No one looked particularly pleased by that comment, especially Gabriel, who swallowed hard, nodded, shot one last glare at Will, and followed his father back into the library, slamming the door shut behind them.
“Well,” said Jem after the door had closed behind Gabriel. “That was about as bad as I had expected it would be. Is this the first time you’ve seen him since last year’s Christmas party?” he asked, addressing the question to Will.
“Yes,” said Will. “Do you think I should have told him I missed him?”
“No,” said Jem.
“Is he always like that?” Tessa asked. “So awful?”
“You should see his older brother,” said Jem. “Makes Gabriel look sweeter than gingerbread. Hates Will even more than Gabriel, too, if that’s possible.”
Will grinned at that, then turned and began making his way down the corridor, whistling as he went. After a moment’s hesitation, Jem went after him, gesturing for Tessa to follow.
“Why would Gabriel Lightwood hate you, Will?” Tessa asked as they went. “What did you do to him?”
“It wasn’t anything I did to him,” Will said, stalking along at a rapid pace. “It was something I did to his sister.”
Tessa looked sideways at Jem, who shrugged. “Where there’s our Will, there’s a half-dozen angry girls claiming he’s compromised their virtue.”

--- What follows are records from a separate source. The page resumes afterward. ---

==> src/rtl/fir_pkg.sv <==
// Shared types and helpers for the time-multiplexed FIR sequencer.
package fir_pkg;

  localparam int SAMPLE_W_DEF = 8;
  localparam int OUT_W_DEF    = 16;

  typedef enum logic [1:0] {
    IDLE,
    MAC,
    OUT
  } fir_state_e;

  typedef enum logic [1:0] {
    SAT_NONE,
    SAT_HI,
    SAT_LO
  } sat_e;

  // Reports whether v falls outside the signed range of a w-bit result.
  function automatic sat_e saturate(input logic signed [63:0] v, input int w);
    logic signed [63:0] hi;
    logic signed [63:0] lo;
    hi = (64'sd1 <<< (w - 1)) - 64'sd1;
    lo = -hi - 64'sd1;
    if (v > hi) begin
      return SAT_HI;
    end else if (v < lo) begin
      return SAT_LO;
    end
    return SAT_NONE;
  endfunction

endpackage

“Did you?” Tessa asked, hurrying to keep up with the boys. There was simply only so fast you could walk in heavy skirts that swished around your ankles as you went. The delivery of dresses from Bond Street had come the day before, and she was only just beginning to get used to wearing such expensive stuff. She remembered the light dresses she’d worn as a little girl, when she’d been able to run up to her brother, kick him in the ankle, and dart away without him being able to ca
tch her. She wondered briefly what would happen if she tried to do that to Will. She doubted it would work out to her advantage, though the thought had a certain appeal. “Compromise her virtue, I mean.”

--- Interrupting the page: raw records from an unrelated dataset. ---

--- config.mk ---
export PLATFORM = sky130hd
export DESIGN_NAME = fifo_stream_reader
export DESIGN_NICKNAME = d
export VERILOG_FILES = /design/src/rtl/fifo_stream_reader.sv
export SDC_FILE = /design/constraint.sdc
export NUM_CORES = 1
export LEC_CHECK = 0
export ABC_AREA = 0
export BUFFER_PORTS_ARGS = -buffer_cell sky130_fd_sc_hd__buf_2
export CAP_MARGIN = 20
export CORE_ASPECT_RATIO = 1.1
export CORE_UTILIZATION = 46
export DETAILED_ROUTE_END_ITERATION = 8
export PLACE_DENSITY_LB_ADDON = 0.25
export SYNTH_ARGS = -nofsm -noshare
export SYNTH_HDL_FRONTEND = slang
export SYNTH_SLANG_ARGS = --single-unit
--- constraint.sdc ---
create_clock -name clk -period 6.65 [get_ports clk]
set_clock_uncertainty 0.2 [all_clocks]
set_input_delay 0.9975 -clock clk [delete_from_list [all_inputs] [get_ports clk]]
set_output_delay 0.9975 -clock clk [all_outputs]
set_load 0.02 [all_outputs]
--- src/rtl/fifo_stream_reader.sv ---
// Read-side controller for the receive sync_fifo: 2-entry skid buffer over a registered-read port
// plus forward-skip servicing. Define FIFO_READER_COUNT_EN to add the word_count output.
module fifo_stream_reader #(
  parameter int ADDR_WIDTH = 3,
  parameter int DATA_WIDTH = 24
) (
  input  logic                  clk,
  input  logic                  rst,
  output logic                  fifo_rd_en,
  input  logic [DATA_WIDTH-1:0] fifo_rd_data,
  input  logic                  fifo_empty,
  output logic                  fifo_jump,
  output logic [ADDR_WIDTH-1:0] fifo_jump_value,
  input  logic                  fifo_jump_error,
  output logic                  m_valid,
  output logic [DATA_WIDTH-1:0] m_data,
  input  logic                  m_ready,
  input  logic                  skip_req,
  input  logic [ADDR_WIDTH-1:0] skip_count,
  output logic                  skip_busy,
  output logic                  skip_done,
`ifdef FIFO_READER_COUNT_EN
  output logic                  skip_err,
  output logic [15:0]           word_count
`else
  output logic                  skip_err
`endif
);

  typedef enum logic [2:0] {S_IDLE, S_SETTLE, S_JUMP, S_DONE, S_ERR} state_t;

  state_t                  state, state_nx;
  logic [1:0]              occ, occ_nx;
  logic                    rd_vld_p1;
  logic [DATA_WIDTH-1:0]   buf0, buf1, buf0_nx, buf1_nx;
  logic [ADDR_WIDTH-1:0]   n_q, n_nx;
  logic [ADDR_WIDTH-1:0]   occ_w;
  logic [2:0]              demand;
  logic                    hs;

  assign occ_w   = ADDR_WIDTH'(occ);
  assign m_valid = (state == S_IDLE) && (occ != 2'd0);
  assign m_data  = buf0;
  assign hs      = m_valid && m_ready;
  // Slots already claimed once this cycle's handshake retires; keeps the buffer from overflowing.
  assign demand  = 3'(occ) + 3'(rd_vld_p1) - 3'(hs);

  assign fifo_rd_en = !rst && (state == S_IDLE) && !fifo_empty && (demand < 3'd2);
  assign skip_busy  = (state != S_IDLE);

  always_comb begin
    state_nx        = state;
    n_nx            = n_q;
    occ_nx          = occ;
    buf0_nx         = buf0;
    buf1_nx         = buf1;
    fifo_jump       = 1'b0;
    fifo_jump_value = '0;
    skip_done       = 1'b0;
    skip_err        = 1'b0;

    if (hs) begin
      buf0_nx = buf1;
      occ_nx  = occ - 2'd1;
    end
    if (rd_vld_p1) begin
      if (occ_nx == 2'd0) buf0_nx = fifo_rd_data;
      else                buf1_nx = fifo_rd_data;
      occ_nx = occ_nx + 2'd1;
    end

    case (state)
      S_IDLE: begin
        if (skip_req) begin
          n_nx     = skip_count;
          state_nx = S_SETTLE;
        end
      end
      S_SETTLE: begin
        // Wait out a landing word so the buffered count is final before deciding.
        if (!rd_vld_p1) begin
          if (n_q == '0) begin
            state_nx = S_DONE;
          end else if (n_q <= occ_w) begin
            if (n_q == ADDR_WIDTH'(1)) begin
              buf0_nx = buf1;
              occ_nx  = occ - 2'd1;
            end else begin
              occ_nx = 2'd0;
            end
            state_nx = S_DONE;
          end else begin
            state_nx = S_JUMP;
          end
        end
      end
      S_JUMP: begin
        fifo_jump       = 1'b1;
        fifo_jump_value = n_q - occ_w;
        if (fifo_jump_error) begin
          state_nx = S_ERR;
        end else begin
          occ_nx   = 2'd0;
          state_nx = S_DONE;
        end
      end
      S_DONE: begin
        skip_done = 1'b1;
        state_nx  = S_IDLE;
      end
      S_ERR: begin
        skip_err = 1'b1;
        state_nx = S_IDLE;
      end
      default: state_nx = S_IDLE;
    endcase
  end

  // p0 -> p1: pop issued, read data lands one cycle later
  always_ff @(posedge clk) begin
    if (rst) begin
      state     <= S_IDLE;
      occ       <= 2'd0;
      rd_vld_p1 <= 1'b0;
      n_q       <= '0;
    end else begin
      state     <= state_nx;
      occ       <= occ_nx;
      rd_vld_p1 <= fifo_rd_en && !fifo_empty;
      n_q       <= n_nx;
    end
  end

  // Head entry is cleared so m_data reads zero out of reset.
  always_ff @(posedge clk) begin
    if (rst) buf0 <= '0;
    else     buf0 <= buf0_nx;
    buf1 <= buf1_nx;
  end

`ifdef FIFO_READER_COUNT_EN
  always_ff @(posedge clk) begin
    if (rst)                   word_count <= 16'd0;
    else if (state == S_DONE)  word_count <= word_count + 16'(n_q);
    else if (hs)               word_count <= word_count + 16'd1;
  end
`endif

endmodule

==> results.json <==
{
  "synth_area_leaders": "edfxtp_1 28%, dfxtp_1 26%, nand2_1 8.0%, a22oi_1 7.0%, nor2_1 5.8%",
  "p_leak_nw": 1.278,
  "fin_crit_ns": 4.131,
  "worst_pin_slew_ns": 0.8849,
  "end_kind": "output pin",
  "cp_num_buf_inv": 2,
  "synth_top_cell_area_share_pct": 27.83,
  "coreArea_um2": 5395,
  "slowest_stage": "fa_1",
  "synth_warnings": 0,
  "ys_seq_area_share_pct": 53.33,
  "final-hold-violation-count": 0,
  "antenna_found_initial": 0,
  "clkLatencyLatePin_ns": 0.34,
  "grt_pass1_wl_mm": 9.411,
  "drv_slew": 0,
  "track_usage_pct": 21.27,
  "path_max_fanout": 8,
  "cp-start-kind": "flop",
  "path_clk_slew_ns": 0.06,
  "powerDensity_nw_per_um2": 428.7,
  "run_status": "finished, final reports clean",
  "synth_area_um2": 2590,
  "yosysTopAreaCell": "edfxtp_1",
  "clk_path_buf_depth": 2,
  "ys.flop_type": "dfxtp_1",
  "place_ws_ns": 2.668,
  "ctsResizeCount": 0,
  "rows": 28,
  "crit_family": "simple AND/OR/NAND/NOR gates",
  "drtIter0Drc": 187,
  "grt_pass1_vias": 2024,
  "cts_root_buffer": "clkbuf_8",
  "fin_ws_ns": 2.519,
  "final_antenna_net_count": 0,
  "peakVddDrop_uv": 194.9,
  "start_util_pct": 48.01,
  "synth_cell_types": 41,
  "hold_path.class": "flop to flop",
  "syn_area_per_cell_um2": 9.250,
  "fin_setup_tns_ns": 0,
  "period_share_pct": 62.12,
  "viasPerCell": 5.276,
  "required_ns": 5.45,
  "maxCapViolations": 0,
  "rsz0062_at_grt": "false",
  "hold_buffers": 0,
  "htree_levels": 3,
  "grt_max_degree": 34,
  "synth_nets": 319,
  "gp_routability_congestion": 0.8132,
  "max_freq_mhz": 242.1,
  "synth-edff-count": 24,
  "die_w_um": 73.55,
  "crit_type": "flop to output pin",
  "cp.arrival_ns": 2.93,
  "fill_cells": 523,
  "yosys_register_bits": 57,
  "cts_buffers": 9,
  "synthToLayoutAreaGrowth_pct": 21.59,
  "setup-violations-final": 0,
  "routedWlPerCell_um": 14.13,
  "hpwl_mm": 3.713,
  "drive_gt1_share_pct": 25.80,
  "whs_ns": 0.2817,
  "drc": 0,
  "nets": 379,
  "drt_wl_total_mm": 5.936,
  "synthesis.instances": 280,
  "crit_chain": "nor3_2 > inv_2 > nor3b_4 > nor2b_1 > o21ai_0 > fa_1 > xnor2_1 > nand3_1 > nor2_1 > buf_2",
  "max_stage_delay_ns": 0.40,
  "io_buffers": 65,
  "clkSinkCount": 57,
  "diodes": 0,
  "io_pins": 66,
  "vias": 2216,
  "async_flop_share_pct": 0,
  "post-cts-setup-buffers": 0,
  "grt_overflow_total": 0,
  "dieHeight_um": 80.70,
  "cts_tree": "done",
  "max_slew_margin_pct": 41.01,
  "drtPass1Iterations": 4,
  "die_area_um2": 5935
}
-- final timing paths --
kind	from	end	slack [ns]	cells after the start
min	n_q[0]	n_q[0]	0.28	2
min reg2reg	n_q[0]	n_q[0]	0.28	2
max	state[0]	fifo_rd_en	2.52	10
max reg2reg	state[0]	m_data[5]	2.84	10
-- where the power goes --
part | switching, mW | internal, mW
clock network | 0.140 | 0.209
registers | 0.0522 | 0.447
logic | 0.315 | 0.187
total | 0.507 | 0.843
-- worst min-delay path, delay by kind of cell, from the launching register on --
kind	cells	cell delay, ns
AOI/OAI and AO/OA	1	0.05
DFF	1	0.32
and+or+nand+nor	1	0.06
-- synth_stat cells, drive strengths merged, types with 3 or more instances --
| cell | count |
|---|---|
| clkbuf | 15 |
| nor2b | 5 |
| xnor2 | 3 |
| nor3b | 4 |
| buf | 3 |
| inv | 8 |
| o21ai | 29 |
| nand2 | 55 |
| edfxtp | 24 |
| nor2 | 40 |
| a21oi | 6 |
| dfxtp | 33 |
| ha | 4 |
| a22oi | 24 |
| nand3 | 6 |
-- per-stage QoR --
step,power [mW],instance area (µm²),util (%),std cells
2_1_floorplan,0.8778,2590,-,280
3_3_place_gp,0.9991,2940,54.50,404
3_5_place_dp,1.008,2940,54.50,404
4_1_cts,1.357,3149,58.37,420
5_1_grt,1.436,3149,58.37,420
6_report,1.350,3149,58.37,420
-- logic make-up (layout without fill, tap and decap cells) --
family	Yosys count	after routing	synth area share, %
AOI/OAI and AO/OA	68	68	16.96
xor gates and xnor gates	3	3	1.015
adders and majority gates	6	6	3.478
buffers and inverters	26	91	4.493
DFF	57	57	53.33
and+or+nand+nor	120	120	20.73
-- metal layers --
metal / vias up / track usage (%) / share of wire, %
met1: 1023 / 28.29 / 47
met5: - / 0 / 0
met2: 89 / 31.47 / 45
met3: 7 / 5.646 / 7.0
met4: 0 / 11.35 / 1.2
li1: 1097 / - / -
-- state kept, by name, summed over array words and instances, names as in the netlist --
| register | flops |
|---|---|
| buf1 | 24 |
| n_q | 3 |
| occ | 2 |
| m_data | 24 |
| rd_vld_p1 | 1 |
| state | 3 |
-- cell usage in the layout (no fill, tap or decap), types with 2 or more instances in the layout --
master | Yosys | final
a21oi_1 | 6 | 6
a22oi_1 | 24 | 24
buf_2 | 1 | 65
buf_4 | 0 | 2
bufinv_16 | 0 | 2
clkbuf_8 | 0 | 9
clkinv_1 | 0 | 2
dfxtp_1 | 33 | 33
edfxtp_1 | 24 | 24
fa_1 | 2 | 2
ha_1 | 4 | 4
inv_1 | 6 | 6
inv_2 | 2 | 2
nand2_1 | 55 | 55
nand3_1 | 5 | 5
nor2_1 | 40 | 40
nor2b_1 | 5 | 4
nor3b_1 | 3 | 3
o21ai_0 | 27 | 27
o21ai_1 | 2 | 2
xnor2_1 | 3 | 3
-- final cells by class --
class,count,area (µm²),share of cell area [%]
sequential,57,1381,43.86
inverter,8,30.03,0.9535
tap,75,93.84,2.980
clock buffer,10,127.6,4.052
timing repair buffer,67,340.3,10.81
multi-input combinational,197,1095,34.76
clock inverter,6,81.33,2.582
Power figures use the tool's default switching activity.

“You have a lot of questions,” Will said, veering sharply to the left and up a set of narrow stairs. “Don’t you?”
“I do,” Tessa said, the heels of her boots clicking loudly on the stone steps as she followed Will upward. “What’s parabatai? And what did you mean about Gabriel’s father being a disgrace to Shadowhunters?”

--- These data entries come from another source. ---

**src/rtl/instruction_fetch.sv**
```systemverilog
// Instruction fetch stage: one outstanding imem read, DEPTH-entry instruction queue, jump flush.
// Optional macro FETCH_BYPASS_EN presents a non-discarded ack to decode in the ack cycle when the queue is empty.
module instruction_fetch #(
    parameter int unsigned DEPTH = 2
) (
    input  logic        clk,
    input  logic        n_rst,
    input  logic [31:0] next_pc,
    input  logic        jump,
    output logic        pc_we,
    output logic        imem_req,
    output logic [31:0] imem_addr,
    input  logic        imem_ack,
    input  logic [31:0] imem_rdata,
    output logic        ir_valid,
    output logic [31:0] ir,
    output logic [31:0] ir_pc,
    input  logic        ir_ready
);
    localparam int unsigned PW = $clog2(DEPTH);
    localparam int unsigned CW = $clog2(DEPTH + 1);
    localparam logic [CW-1:0] FULL = CW'(DEPTH);

    typedef enum logic {IDLE, WAIT} state_t;

    state_t        state;
    logic          req_jump;
    logic          stale;
    logic          jump_d;
    logic [CW-1:0] count;
    logic [PW-1:0] rd_ptr;
    logic [PW-1:0] wr_ptr;
    logic [31:0]   q_ir [DEPTH];
    logic [31:0]   q_pc [DEPTH];

    logic ack_ok;
    logic flush;
    logic push;
    logic pop;
    logic q_nonempty;

    assign q_nonempty = (count != '0);
    assign flush      = jump & ~jump_d;
    // A response is stale if a redirect appeared after its request was issued.
    assign ack_ok     = (state == WAIT) & imem_ack & ~(stale | (jump & ~req_jump));
    assign pc_we      = ack_ok;

`ifdef FETCH_BYPASS_EN
    logic bypass;
    assign bypass   = ~q_nonempty & ~jump & ack_ok;
    assign ir_valid = (q_nonempty | bypass) & ~jump;
    assign ir       = bypass ? imem_rdata : q_ir[rd_ptr];
    assign ir_pc    = bypass ? imem_addr  : q_pc[rd_ptr];
    assign push     = ack_ok & ~(bypass & ir_ready);
    assign pop      = q_nonempty & ~jump & ir_ready;
`else
    assign ir_valid = q_nonempty & ~jump;
    assign ir       = q_ir[rd_ptr];
    assign ir_pc    = q_pc[rd_ptr];
    assign push     = ack_ok;
    assign pop      = ir_valid & ir_ready;
`endif

    always_ff @(posedge clk or negedge n_rst) begin
        if (!n_rst) begin
            state     <= IDLE;
            imem_req  <= 1'b0;
            imem_addr <= '0;
            req_jump  <= 1'b0;
            stale     <= 1'b0;
            jump_d    <= 1'b0;
        end else begin
            jump_d <= jump;
            case (state)
                IDLE: begin
                    if (count < FULL) begin
                        state     <= WAIT;
                        imem_req  <= 1'b1;
                        imem_addr <= next_pc;
                        req_jump  <= jump;
                        stale     <= 1'b0;
                    end
                end
                WAIT: begin
                    if (jump & ~req_jump) stale <= 1'b1;
                    if (imem_ack) begin
                        state    <= IDLE;
                        imem_req <= 1'b0;
                    end
                end
                default: state <= IDLE;
            endcase
        end
    end

    always_ff @(posedge clk or negedge n_rst) begin
        if (!n_rst) begin
            count  <= '0;
            rd_ptr <= '0;
            wr_ptr <= '0;
            q_ir   <= '{default: '0};
            q_pc   <= '{default: '0};
        end else if (flush) begin
            count  <= '0;
            rd_ptr <= '0;
            wr_ptr <= '0;
        end else begin
            if (push) begin
                q_ir[wr_ptr] <= imem_rdata;
                q_pc[wr_ptr] <= imem_addr;
                wr_ptr       <= wr_ptr + PW'(1);
            end
            if (pop) rd_ptr <= rd_ptr + PW'(1);
            if (push & ~pop) count <= count + CW'(1);
            else if (pop & ~push) count <= count - CW'(1);
        end
    end
endmodule

```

“Parabatai in Greek is just a term for a soldier paired with a chariot driver,” said Jem, “but when Nephilim say it, we mean a matched team of warriors—two men who swear to protect each other and guard each other’s backs.”
“Men?” said Tessa. “There couldn’t be a team of women, or a woman and a man?”
“I thought you said women didn’t have bloodlust,” Will said without turning around. “And as for Gabriel’s father, let’s say that he has something of a reputation for liking demons and Downworlders more than he should. I would be surprised if some of the elder Lightwood’s nocturnal visits to certain houses in Shadwell haven’t left him with a nasty case of demon pox.”
“Demon pox?” Tessa was horrified and fascinated at the same time.
“He’s made that up,” Jem hastily reassured her. “Really, Will. How many times do we have to tell you there’s no such thing as demon pox?”
Will had stopped in front of a narrow door at a bend in the staircase. “I think this is it,” he said, half to himself, and jiggled the knob. When nothing happened, he took his stele out of his jacket and scrawled a black Mark on the door. It swung open, with a puff of dust. “This ought to be a storeroom.”